GIVEN DATA
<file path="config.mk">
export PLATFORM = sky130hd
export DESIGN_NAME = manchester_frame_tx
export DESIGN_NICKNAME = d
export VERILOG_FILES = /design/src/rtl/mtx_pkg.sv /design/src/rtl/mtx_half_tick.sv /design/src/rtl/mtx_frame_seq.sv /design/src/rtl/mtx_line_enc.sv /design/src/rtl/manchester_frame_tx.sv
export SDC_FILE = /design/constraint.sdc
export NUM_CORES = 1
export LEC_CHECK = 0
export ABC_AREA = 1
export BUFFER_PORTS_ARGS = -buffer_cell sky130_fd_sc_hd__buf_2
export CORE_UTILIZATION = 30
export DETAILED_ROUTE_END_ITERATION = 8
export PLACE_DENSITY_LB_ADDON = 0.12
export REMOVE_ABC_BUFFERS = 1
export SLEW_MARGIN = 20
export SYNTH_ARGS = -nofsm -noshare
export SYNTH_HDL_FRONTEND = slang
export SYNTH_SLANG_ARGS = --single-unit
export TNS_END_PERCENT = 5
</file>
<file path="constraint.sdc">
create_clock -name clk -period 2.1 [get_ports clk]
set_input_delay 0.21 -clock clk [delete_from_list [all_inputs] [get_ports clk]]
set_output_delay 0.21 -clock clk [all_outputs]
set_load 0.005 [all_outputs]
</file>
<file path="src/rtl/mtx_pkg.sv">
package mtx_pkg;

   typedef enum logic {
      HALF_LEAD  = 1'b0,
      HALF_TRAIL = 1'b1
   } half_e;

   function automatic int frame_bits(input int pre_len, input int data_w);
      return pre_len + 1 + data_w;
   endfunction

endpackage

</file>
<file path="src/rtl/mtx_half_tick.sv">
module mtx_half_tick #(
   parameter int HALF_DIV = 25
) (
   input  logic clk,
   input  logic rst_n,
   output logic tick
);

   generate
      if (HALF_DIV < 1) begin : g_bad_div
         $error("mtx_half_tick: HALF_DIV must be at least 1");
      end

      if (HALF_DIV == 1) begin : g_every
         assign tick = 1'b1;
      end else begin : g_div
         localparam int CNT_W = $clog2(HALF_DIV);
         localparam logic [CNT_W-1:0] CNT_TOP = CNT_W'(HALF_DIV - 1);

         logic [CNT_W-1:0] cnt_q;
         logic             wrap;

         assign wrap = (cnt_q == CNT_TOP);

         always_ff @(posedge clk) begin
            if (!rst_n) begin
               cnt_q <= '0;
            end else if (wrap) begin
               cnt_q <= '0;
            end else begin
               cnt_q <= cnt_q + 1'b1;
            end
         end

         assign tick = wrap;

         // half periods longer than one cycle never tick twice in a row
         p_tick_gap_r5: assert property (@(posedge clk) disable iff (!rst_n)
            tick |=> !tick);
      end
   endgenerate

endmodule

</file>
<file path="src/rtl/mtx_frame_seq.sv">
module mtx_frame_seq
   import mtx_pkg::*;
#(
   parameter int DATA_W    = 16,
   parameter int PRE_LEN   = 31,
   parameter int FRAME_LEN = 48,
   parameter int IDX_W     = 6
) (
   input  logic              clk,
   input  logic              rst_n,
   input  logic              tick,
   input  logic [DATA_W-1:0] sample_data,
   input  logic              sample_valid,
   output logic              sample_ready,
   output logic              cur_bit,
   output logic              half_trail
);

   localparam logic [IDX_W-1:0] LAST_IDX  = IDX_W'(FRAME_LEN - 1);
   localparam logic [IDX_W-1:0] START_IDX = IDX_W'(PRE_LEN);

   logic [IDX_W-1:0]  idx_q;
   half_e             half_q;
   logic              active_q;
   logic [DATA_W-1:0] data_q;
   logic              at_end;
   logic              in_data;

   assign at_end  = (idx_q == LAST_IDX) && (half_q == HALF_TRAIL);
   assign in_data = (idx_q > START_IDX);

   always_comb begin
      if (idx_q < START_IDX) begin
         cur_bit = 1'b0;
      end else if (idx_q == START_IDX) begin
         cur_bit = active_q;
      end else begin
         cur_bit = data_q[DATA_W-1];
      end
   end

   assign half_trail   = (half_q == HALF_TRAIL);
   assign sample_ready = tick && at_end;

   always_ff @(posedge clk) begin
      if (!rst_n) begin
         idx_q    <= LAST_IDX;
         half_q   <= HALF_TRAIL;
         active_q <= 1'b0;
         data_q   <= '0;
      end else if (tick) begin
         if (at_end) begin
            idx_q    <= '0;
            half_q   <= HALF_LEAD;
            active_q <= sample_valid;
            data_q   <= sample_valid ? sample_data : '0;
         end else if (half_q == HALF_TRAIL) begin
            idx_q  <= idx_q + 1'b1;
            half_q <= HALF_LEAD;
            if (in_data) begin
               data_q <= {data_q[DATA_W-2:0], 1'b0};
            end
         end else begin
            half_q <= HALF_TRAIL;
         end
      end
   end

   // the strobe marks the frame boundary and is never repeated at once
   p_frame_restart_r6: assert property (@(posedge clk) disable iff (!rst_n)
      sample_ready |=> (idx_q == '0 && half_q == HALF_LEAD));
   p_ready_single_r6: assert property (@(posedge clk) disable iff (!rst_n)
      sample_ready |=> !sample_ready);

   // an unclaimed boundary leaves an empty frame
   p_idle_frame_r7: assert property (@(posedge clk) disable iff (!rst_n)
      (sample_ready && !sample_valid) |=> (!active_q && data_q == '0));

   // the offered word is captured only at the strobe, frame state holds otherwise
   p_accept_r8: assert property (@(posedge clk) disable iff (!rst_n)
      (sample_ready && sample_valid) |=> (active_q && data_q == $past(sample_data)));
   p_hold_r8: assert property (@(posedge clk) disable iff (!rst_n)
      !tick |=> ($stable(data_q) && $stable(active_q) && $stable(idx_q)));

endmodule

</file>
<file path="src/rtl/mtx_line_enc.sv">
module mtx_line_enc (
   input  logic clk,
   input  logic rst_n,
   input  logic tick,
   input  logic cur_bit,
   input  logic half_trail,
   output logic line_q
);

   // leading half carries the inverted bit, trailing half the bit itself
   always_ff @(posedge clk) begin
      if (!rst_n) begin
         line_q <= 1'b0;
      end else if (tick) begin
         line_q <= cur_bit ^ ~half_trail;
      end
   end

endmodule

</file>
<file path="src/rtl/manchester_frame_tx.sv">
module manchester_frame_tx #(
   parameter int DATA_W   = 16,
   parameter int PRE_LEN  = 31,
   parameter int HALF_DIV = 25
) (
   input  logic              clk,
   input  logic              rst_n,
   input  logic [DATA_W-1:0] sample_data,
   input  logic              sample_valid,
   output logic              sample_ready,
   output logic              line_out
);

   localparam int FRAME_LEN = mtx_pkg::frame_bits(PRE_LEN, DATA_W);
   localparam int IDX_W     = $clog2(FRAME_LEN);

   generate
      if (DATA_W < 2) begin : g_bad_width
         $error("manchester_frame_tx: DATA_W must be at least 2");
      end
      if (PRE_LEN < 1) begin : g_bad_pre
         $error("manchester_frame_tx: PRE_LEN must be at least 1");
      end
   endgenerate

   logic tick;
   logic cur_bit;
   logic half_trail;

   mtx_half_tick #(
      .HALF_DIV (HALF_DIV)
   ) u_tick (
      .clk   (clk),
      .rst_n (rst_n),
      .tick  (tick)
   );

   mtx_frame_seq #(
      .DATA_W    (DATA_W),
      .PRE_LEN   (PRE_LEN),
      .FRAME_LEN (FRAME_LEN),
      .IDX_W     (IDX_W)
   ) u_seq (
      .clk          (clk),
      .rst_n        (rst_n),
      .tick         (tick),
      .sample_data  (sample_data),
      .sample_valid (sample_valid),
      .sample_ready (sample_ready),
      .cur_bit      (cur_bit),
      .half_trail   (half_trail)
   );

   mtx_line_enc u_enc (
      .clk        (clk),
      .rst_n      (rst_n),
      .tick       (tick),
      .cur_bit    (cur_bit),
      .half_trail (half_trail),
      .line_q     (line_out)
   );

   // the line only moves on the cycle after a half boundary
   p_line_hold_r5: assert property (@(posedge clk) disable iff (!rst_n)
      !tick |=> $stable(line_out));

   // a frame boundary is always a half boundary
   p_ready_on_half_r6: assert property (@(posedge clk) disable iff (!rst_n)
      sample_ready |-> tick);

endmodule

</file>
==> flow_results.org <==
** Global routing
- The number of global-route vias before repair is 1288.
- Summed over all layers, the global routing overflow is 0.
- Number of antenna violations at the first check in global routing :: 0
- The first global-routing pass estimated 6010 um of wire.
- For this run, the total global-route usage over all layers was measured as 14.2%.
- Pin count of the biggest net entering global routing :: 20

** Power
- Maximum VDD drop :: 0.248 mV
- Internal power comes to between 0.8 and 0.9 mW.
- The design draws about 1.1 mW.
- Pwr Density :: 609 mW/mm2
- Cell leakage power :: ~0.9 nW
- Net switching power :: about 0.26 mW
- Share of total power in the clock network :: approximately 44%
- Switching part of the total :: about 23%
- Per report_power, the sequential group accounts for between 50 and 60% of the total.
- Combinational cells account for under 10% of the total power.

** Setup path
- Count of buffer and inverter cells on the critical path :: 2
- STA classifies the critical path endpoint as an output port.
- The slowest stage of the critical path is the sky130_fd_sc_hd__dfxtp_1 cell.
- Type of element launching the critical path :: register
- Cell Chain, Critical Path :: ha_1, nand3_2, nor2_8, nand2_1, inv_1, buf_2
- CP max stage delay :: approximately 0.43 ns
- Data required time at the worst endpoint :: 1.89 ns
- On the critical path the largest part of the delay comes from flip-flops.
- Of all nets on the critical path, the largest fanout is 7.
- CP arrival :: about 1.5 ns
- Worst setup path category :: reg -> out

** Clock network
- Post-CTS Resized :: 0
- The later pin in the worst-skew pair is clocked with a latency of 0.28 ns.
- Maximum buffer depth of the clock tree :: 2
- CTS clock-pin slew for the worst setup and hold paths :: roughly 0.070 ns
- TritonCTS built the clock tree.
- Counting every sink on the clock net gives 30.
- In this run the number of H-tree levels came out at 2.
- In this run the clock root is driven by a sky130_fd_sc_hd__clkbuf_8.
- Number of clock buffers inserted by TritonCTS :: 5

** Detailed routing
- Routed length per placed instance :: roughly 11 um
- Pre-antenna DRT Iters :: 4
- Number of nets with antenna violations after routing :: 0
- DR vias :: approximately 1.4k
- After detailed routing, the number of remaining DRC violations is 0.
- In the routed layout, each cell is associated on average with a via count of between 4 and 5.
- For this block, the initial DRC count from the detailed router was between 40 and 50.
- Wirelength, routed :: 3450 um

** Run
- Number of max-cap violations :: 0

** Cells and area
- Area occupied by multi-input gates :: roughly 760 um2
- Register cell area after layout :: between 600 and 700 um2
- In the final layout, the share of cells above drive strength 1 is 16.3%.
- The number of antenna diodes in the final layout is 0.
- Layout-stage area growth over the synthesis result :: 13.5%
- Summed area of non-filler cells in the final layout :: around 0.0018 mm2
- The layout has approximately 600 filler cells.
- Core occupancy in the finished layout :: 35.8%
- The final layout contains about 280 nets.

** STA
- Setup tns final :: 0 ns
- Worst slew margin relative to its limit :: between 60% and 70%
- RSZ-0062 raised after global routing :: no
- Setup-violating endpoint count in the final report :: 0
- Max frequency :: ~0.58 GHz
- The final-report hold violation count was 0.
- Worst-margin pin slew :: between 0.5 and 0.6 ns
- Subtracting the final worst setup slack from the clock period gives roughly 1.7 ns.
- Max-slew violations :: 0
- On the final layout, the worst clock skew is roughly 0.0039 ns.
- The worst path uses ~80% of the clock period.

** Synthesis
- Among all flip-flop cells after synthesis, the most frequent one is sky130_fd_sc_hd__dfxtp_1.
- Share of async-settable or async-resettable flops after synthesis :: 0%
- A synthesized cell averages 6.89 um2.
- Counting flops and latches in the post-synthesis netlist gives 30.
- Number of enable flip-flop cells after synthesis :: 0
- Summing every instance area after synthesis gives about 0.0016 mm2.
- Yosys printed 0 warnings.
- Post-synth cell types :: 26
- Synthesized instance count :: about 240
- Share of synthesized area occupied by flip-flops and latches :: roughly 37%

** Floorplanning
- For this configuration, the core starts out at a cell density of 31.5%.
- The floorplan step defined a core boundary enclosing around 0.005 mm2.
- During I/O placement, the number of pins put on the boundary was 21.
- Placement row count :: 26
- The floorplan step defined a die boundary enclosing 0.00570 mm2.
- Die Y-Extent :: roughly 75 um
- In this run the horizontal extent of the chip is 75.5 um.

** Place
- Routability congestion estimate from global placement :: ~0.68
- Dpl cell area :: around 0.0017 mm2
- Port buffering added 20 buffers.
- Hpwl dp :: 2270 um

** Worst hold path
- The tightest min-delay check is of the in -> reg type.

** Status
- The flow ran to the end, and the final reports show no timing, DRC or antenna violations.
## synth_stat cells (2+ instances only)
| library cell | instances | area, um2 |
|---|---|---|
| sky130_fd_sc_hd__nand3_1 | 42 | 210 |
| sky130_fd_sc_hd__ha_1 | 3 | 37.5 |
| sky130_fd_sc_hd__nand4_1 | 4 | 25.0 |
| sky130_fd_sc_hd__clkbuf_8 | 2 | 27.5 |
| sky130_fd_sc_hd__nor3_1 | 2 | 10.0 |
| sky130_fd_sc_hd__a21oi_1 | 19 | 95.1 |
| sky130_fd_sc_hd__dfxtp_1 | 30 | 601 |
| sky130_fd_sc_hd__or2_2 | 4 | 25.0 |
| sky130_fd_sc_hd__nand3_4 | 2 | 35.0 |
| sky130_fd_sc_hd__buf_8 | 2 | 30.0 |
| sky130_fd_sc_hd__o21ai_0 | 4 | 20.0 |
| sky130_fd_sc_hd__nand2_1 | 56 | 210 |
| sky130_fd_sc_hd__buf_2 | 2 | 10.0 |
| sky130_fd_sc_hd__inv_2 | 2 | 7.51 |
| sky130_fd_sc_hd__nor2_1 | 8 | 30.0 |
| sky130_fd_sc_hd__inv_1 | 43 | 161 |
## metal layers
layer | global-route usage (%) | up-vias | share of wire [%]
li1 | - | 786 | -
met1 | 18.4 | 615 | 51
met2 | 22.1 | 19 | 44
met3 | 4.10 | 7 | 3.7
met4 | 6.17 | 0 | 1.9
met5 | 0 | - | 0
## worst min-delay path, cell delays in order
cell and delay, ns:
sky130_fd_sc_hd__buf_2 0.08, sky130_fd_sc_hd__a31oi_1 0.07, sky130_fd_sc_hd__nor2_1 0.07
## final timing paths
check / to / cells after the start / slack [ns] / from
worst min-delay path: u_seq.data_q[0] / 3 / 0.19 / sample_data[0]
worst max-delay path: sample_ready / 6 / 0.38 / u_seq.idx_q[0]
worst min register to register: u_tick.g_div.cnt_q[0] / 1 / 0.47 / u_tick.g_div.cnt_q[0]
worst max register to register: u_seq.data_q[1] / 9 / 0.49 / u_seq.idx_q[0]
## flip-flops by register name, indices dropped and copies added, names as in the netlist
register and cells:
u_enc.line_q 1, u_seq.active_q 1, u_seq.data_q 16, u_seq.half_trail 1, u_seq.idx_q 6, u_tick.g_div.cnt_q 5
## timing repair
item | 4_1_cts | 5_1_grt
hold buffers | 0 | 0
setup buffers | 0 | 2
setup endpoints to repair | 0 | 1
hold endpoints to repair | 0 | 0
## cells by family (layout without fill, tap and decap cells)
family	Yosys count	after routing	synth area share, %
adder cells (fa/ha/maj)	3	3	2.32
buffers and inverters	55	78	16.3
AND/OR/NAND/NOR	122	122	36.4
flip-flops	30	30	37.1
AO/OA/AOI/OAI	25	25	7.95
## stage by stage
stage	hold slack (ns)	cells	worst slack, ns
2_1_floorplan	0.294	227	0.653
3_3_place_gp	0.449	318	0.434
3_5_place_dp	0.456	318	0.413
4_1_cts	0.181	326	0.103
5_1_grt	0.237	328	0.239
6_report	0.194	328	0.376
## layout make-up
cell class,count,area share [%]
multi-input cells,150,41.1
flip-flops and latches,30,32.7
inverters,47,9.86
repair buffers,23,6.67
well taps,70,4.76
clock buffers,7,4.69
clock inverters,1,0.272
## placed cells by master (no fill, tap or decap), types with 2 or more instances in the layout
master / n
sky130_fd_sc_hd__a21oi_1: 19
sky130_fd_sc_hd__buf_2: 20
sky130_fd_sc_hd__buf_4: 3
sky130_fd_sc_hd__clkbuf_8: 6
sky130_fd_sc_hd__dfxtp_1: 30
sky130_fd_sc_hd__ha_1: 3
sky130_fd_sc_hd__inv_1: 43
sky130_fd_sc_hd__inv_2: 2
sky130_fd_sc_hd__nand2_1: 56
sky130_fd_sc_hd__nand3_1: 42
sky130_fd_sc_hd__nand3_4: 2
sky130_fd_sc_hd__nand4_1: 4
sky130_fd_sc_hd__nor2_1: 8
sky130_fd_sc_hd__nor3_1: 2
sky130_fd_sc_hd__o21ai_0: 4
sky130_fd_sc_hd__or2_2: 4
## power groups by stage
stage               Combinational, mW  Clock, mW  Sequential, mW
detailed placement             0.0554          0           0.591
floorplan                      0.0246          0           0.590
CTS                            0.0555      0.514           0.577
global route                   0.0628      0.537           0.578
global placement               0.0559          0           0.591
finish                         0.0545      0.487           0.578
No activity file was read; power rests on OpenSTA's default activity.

AIM OF THE EXERCISE
Out of the data above, set down the lines from the one with "- For this configuration, the" to the one with "## synth_stat cells (2+ instances only)", both included, exactly as written and with no additions.

OUTPUT FOR THIS EXERCISE
- For this configuration, the core starts out at a cell density of 31.5%.
- The floorplan step defined a core boundary enclosing around 0.005 mm2.
- During I/O placement, the number of pins put on the boundary was 21.
- Placement row count :: 26
- The floorplan step defined a die boundary enclosing 0.00570 mm2.
- Die Y-Extent :: roughly 75 um
- In this run the horizontal extent of the chip is 75.5 um.

** Place
- Routability congestion estimate from global placement :: ~0.68
- Dpl cell area :: around 0.0017 mm2
- Port buffering added 20 buffers.
- Hpwl dp :: 2270 um

** Worst hold path
- The tightest min-delay check is of the in -> reg type.

** Status
- The flow ran to the end, and the final reports show no timing, DRC or antenna violations.
## synth_stat cells (2+ instances only)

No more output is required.